Please show all lines of the records that include "step".
*** Opening Extracted data ***
### src/hdl/srpc_pkg.sv
package srpc_pkg;

    // Default sizes
    localparam int MAX_VALUE_DEF   = 100000;
    localparam int TABLE_DEPTH_DEF = 1024;

    // Field widths
    localparam int ENTRY_INDEX_W = 10;
    localparam int ENTRY_VALUE_W = 17;
    localparam int QUERY_W       = 32;
    localparam int COUNT_W       = 11;
    localparam int ENTRY_COUNT_W = 11;

    // Configuration port
    localparam int APB_ADDR_W = 2;
    localparam int APB_DATA_W = 32;
    localparam logic [APB_ADDR_W-1:0] ADDR_ENTRY_COUNT = 2'd0;
    localparam logic [ENTRY_COUNT_W-1:0] ENTRY_COUNT_RESET = 11'd1;

    // Commands
    localparam logic CMD_LOAD  = 1'b0;
    localparam logic CMD_QUERY = 1'b1;

    typedef enum logic [2:0] {
        S_FILL,
        S_CHECK,
        S_TEST,
        S_MARK,
        S_NEXT,
        S_DONE
    } t_sieve_state;

    typedef enum logic [3:0] {
        Q_IDLE,
        Q_START,
        Q_RD0,
        Q_RDN,
        Q_ENDS,
        Q_MID,
        Q_CMP,
        Q_FIN,
        Q_SETUP,
        Q_WALK,
        Q_DRAIN,
        Q_OUT
    } t_query_state;

endpackage

### src/hdl/srpc_sieve.sv
module srpc_sieve #(
    parameter int MAX_VALUE = srpc_pkg::MAX_VALUE_DEF,
    localparam int BW = $clog2(MAX_VALUE + 1)
) (
    input  logic          i_clk,
    input  logic          i_rst_n,
    output logic          o_done,
    output logic          o_we,
    output logic [BW-1:0] o_waddr,
    output logic          o_wdata,
    output logic [BW-1:0] o_raddr,
    input  logic          i_rdata
);
    import srpc_pkg::*;

    localparam int MW = BW + 1;

    t_sieve_state r_state, n_state;
    logic [BW-1:0] r_fill;
    logic [BW-1:0] r_base;
    logic [MW-1:0] r_sq;
    logic [MW-1:0] r_mult;
    logic          mult_over;

    assign mult_over = r_mult > MW'(MAX_VALUE);

    always_comb begin
        n_state = r_state;
        unique case (r_state)
            S_FILL:  if (r_fill == BW'(MAX_VALUE)) n_state = S_CHECK;
            S_CHECK: n_state = (r_sq > MW'(MAX_VALUE)) ? S_DONE : S_TEST;
            S_TEST:  n_state = i_rdata ? S_MARK : S_NEXT;
            S_MARK:  if (mult_over) n_state = S_NEXT;
            S_NEXT:  n_state = S_CHECK;
            S_DONE:  n_state = S_DONE;
            default: n_state = S_FILL;
        endcase
    end

    always_comb begin
        o_we    = 1'b0;
        o_waddr = r_fill;
        o_wdata = 1'b0;
        o_raddr = r_base;
        o_done  = 1'b0;
        unique case (r_state)
            S_FILL: begin
                o_we    = 1'b1;
                o_waddr = r_fill;
                o_wdata = r_fill >= BW'(2);
            end
            S_MARK: begin
                o_we    = !mult_over;
                o_waddr = r_mult[BW-1:0];
            end
            S_DONE:  o_done = 1'b1;
            default: ;
        endcase
    end

    always_ff @(posedge i_clk) begin
        if (!i_rst_n) begin
            r_state <= S_FILL;
            r_fill  <= '0;
            r_base  <= BW'(2);
            r_sq    <= MW'(4);
            r_mult  <= MW'(4);
        end else begin
            r_state <= n_state;
            unique case (r_state)
                S_FILL: r_fill <= r_fill + BW'(1);
                S_TEST: r_mult <= r_sq;
                S_MARK: r_mult <= r_mult + MW'(r_base);
                S_NEXT: begin
                    // (b+1)^2 = b^2 + 2b + 1
                    r_base <= r_base + BW'(1);
                    r_sq   <= r_sq + {r_base, 1'b1};
                end
                default: ;
            endcase
        end
    end

endmodule

### config.mk
export PLATFORM = sky130hd
export DESIGN_NAME = srpc_sieve
export DESIGN_NICKNAME = d
export VERILOG_FILES = /design/src/hdl/srpc_pkg.sv /design/src/hdl/srpc_sieve.sv
export SDC_FILE = /design/constraint.sdc
export NUM_CORES = 1
export LEC_CHECK = 0
export ABC_AREA = 1
export BUFFER_PORTS_ARGS = -buffer_cell sky130_fd_sc_hd__buf_2
export CAP_MARGIN = 10
export CORE_UTILIZATION = 45
export CTS_CLUSTER_DIAMETER = 80
export DETAILED_ROUTE_END_ITERATION = 12
export HOLD_SLACK_MARGIN = 0.08
export PLACE_DENSITY_LB_ADDON = 0.1
export REMOVE_ABC_BUFFERS = 1
export SYNTH_ARGS = -nofsm -noshare
export SYNTH_HDL_FRONTEND = slang
export SYNTH_SLANG_ARGS = --single-unit
### constraint.sdc
create_clock -name i_clk -period 2.34 [get_ports i_clk]
set_input_delay 0.468 -clock i_clk [delete_from_list [all_inputs] [get_ports i_clk]]
set_output_delay 0.468 -clock i_clk [all_outputs]
set_load 0.01 [all_outputs]
==> impl_metrics.yaml <==
run_status:
  outcome: "complete, no violations"
clocking:
  post_cts_buffers: 0
  h-tree-depth: 3
  clk_latency_ps: 350
  cts_buffer_depth: 2
  clock_sinks: 73
  cts_tree: "yes"
  hold_buffers: 0
  cts_buffers: 9
  cts_resized: 0
  cts_root_buf: "clkbuf_16"
  cts.clk_slew.worst_paths_ps: 60
floorplan:
  die_area_mm2: 0.0129
  initial_core_util_pct: 46.5
  die_w_um: 114
  die_h_um: 114
  rows: 40
  core_area_mm2: 0.0121
  io_pins: 40
sta:
  fin_tns_setup_ps: 0
  timing.slew.headroom_pct: 70.0
  fmaxAchievable_mhz: 454
  skew_ps: 6.32
  rsz0062_at_grt: "false"
  slew_violations: 0
  fin_crit_sh_pct: 94.1
  setup-violations-final: 0
  hold_viol: 0
  holdWs_ps: 493
  tightestPinTransition_ps: 450
  finalCriticalPeriod_ps: 2200
route:
  via_per_inst: 5.24
  wl_per_cell_um: 15.2
  totalWireLength_um: 17100
  drtIter0Drc: 534
  drt_drc_violations_left: 0
  first_pass_iters: 5
  num_vias: 5909
  drtAntennaViolNets: 0
worst_hold_path:
  hold_path_depth: 2
  min_path_type: "register to register"
  whs_endpoint: "r_mult[12]"
  min-delay-start: "r_mult[12]"
grt:
  grt_usage_pct: 28.4
  grt-ovfl-total: 0
  grt_max_degree: 44
  antenna_found_initial: 0
  grt_pass1_wl_um: 28300
  grt_pass1_vias: 5468
finish:
  area_delta_synth_final_pct: 14.0
  num_antenna_cells: 0
  final_cell_mix: "nand2_1, inv_1, a21oi_1"
  nFillCells: 1271
  final_common_cell: "nand2_1"
  finalNonFillerCells: 1127
  finalNetCount: 997
  layout-drive-gt1-share_pct: 10.3
setup_path:
  cp_data_arrival_time_ps: 1730
  critical_path_class: "register to primary output"
  max_stage_delay_ps: 440
  cp_top_family: "simple AND/OR/NAND/NOR gates"
  reg2reg_to: "r_mult[16]"
  start_kind: "register"
  slowest_stage: "dfxtp_1"
  worstPathRequired_ps: 1870
  cp_common_cell: "nand2_1"
  path_depth: 8
  r2r_slack_ps: 340
  worstPathMaxFanout: 4
  rr_startpoint: "o_raddr[0]"
  cp_cell_sequence: "inv_1 -> nor3_1 -> a21oi_1 -> nand2_1 -> nand2_1 -> nand2_1 -> nand2_1 -> buf_2"
  reg2reg_depth: 12
  end_kind: "primary output"
  path_buf_inv: 2
power_and_ir_drop:
  power_density_mw_per_mm2: 486
  irDropWorstVdd_uv: 445
  leakagePower_uw: 0.00298
logic_synthesis:
  synth.distinct_cells: 42
  synth_cells: 911
  synth_seq_cells: 73
  synth_edf_count: 0
  synth_area_mm2: 0.00560
  ys_warn_count: 0
  ys_dominant_reg_cell: "dfxtp_1"
  avgSynthCellArea_um2: 6.15
  synthArstFlopShare_pct: 0
  ys_seq_area_share_pct: 26.1
place:
  place_hpwl_um: 13200
  placedCellCount: 1112
  place.port_buffers: 39
  gp_congestion: 0.918
run:
  drv_cap: 0
==> worst max path at each step <==
stage	start	end	slack [ps]
after global routing	r_mult[16]	o_we	10
after CTS	r_state[0]	o_we	120
after global placement	o_raddr[0]	r_mult[16]	400
final	r_mult[16]	o_we	140
after detailed placement	o_raddr[0]	r_mult[16]	360
after floorplan	r_state[0]	o_waddr[12]	10
==> worst register-to-register path, delay by kind of cell (launching register included) <==
family / cells / cell delay, ps
adder cells (fa/ha/maj): 2 / 700
AO/OA/AOI/OAI: 1 / 50
flip-flops: 1 / 400
AND/OR/NAND/NOR: 9 / 720
==> sequential cells by signal, summed over array words and instances (netlist names) <==
register	count
r_fill	17
o_raddr	17
r_sq	18
r_mult	18
r_state	3
==> area by class of cell <==
class	count	area, µm²	share of cell area [%]
multi-input cells	682	3550	55.6
well taps	168	210	3.29
repair buffers	50	303	4.74
clock buffers	10	239	3.74
clock inverters	5	104	1.62
flip-flops and latches	73	1460	22.9
inverters	139	523	8.18
==> power breakdown <==
group	internal, µW	switching (µW)
sequential	1260	19.0
combinational	66.4	132
clock	1060	563
==> stage by stage <==
step                      total power, µW  utilization [%]  setup WS (ps)  instance area [µm²]
after detailed placement             1500             50.1            359                 6050
after CTS                            3130             53.0            124                 6390
after global placement               1500             50.1            400                 6050
final                                3100             53.0            138                 6390
after floorplan                      1430                -           14.1                 5540
after global routing                 3200             53.0           9.51                 6390
==> cell usage after synthesis (2+ instances only) <==
master / n / share of area, %
o21bai_1: 3 / 0.40
nor2_1: 83 / 5.6
nand4_1: 16 / 1.8
nor2_2: 9 / 1.0
inv_2: 4 / 0.27
dfxtp_1: 73 / 26
xor2_1: 9 / 1.4
a21oi_1: 96 / 8.6
nand2_1: 239 / 16
a22oi_1: 3 / 0.40
buf_2: 4 / 0.36
ha_1: 37 / 8.3
o21ai_0: 61 / 5.4
nand3_1: 59 / 5.3
nand2_2: 7 / 0.78
xnor2_1: 5 / 0.78
nor2_4: 4 / 0.80
or2_2: 3 / 0.33
fa_1: 2 / 0.71
o21a_1: 4 / 0.54
and2_1: 3 / 0.33
nor3_1: 17 / 1.5
nor4_1: 2 / 0.22
inv_1: 133 / 8.9
a31oi_1: 5 / 0.56
o211ai_1: 2 / 0.27
clkbuf_1: 13 / 0.87
==> logic make-up (layout without fill, tap and decap cells) <==
| kind of cell | count (synthesis) | in the layout | synth area share (%) |
|---|---|---|---|
| xor gates and xnor gates | 14 | 14 | 2.19 |
| AOI/OAI and AO/OA | 182 | 182 | 17.3 |
| buffers and inverters | 156 | 204 | 10.6 |
| and+or+nand+nor | 447 | 447 | 34.9 |
| DFF | 73 | 73 | 26.1 |
| adders and majority gates | 39 | 39 | 8.98 |
==> per-layer routing <==
metal  track usage [%]  vias up  part of all wire (%)
met4              10.3        0                   2.4
met5                 0        -                     0
li1                  -     3059                     -
met2              44.1      159                    43
met1              39.4     2660                    48
met3              4.99       31                   6.8
(Power assumes the default switching activity.)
*** Closing Extracted data ***
▶ [Result]:
==> worst max path at each step <==
step                      total power, µW  utilization [%]  setup WS (ps)  instance area [µm²]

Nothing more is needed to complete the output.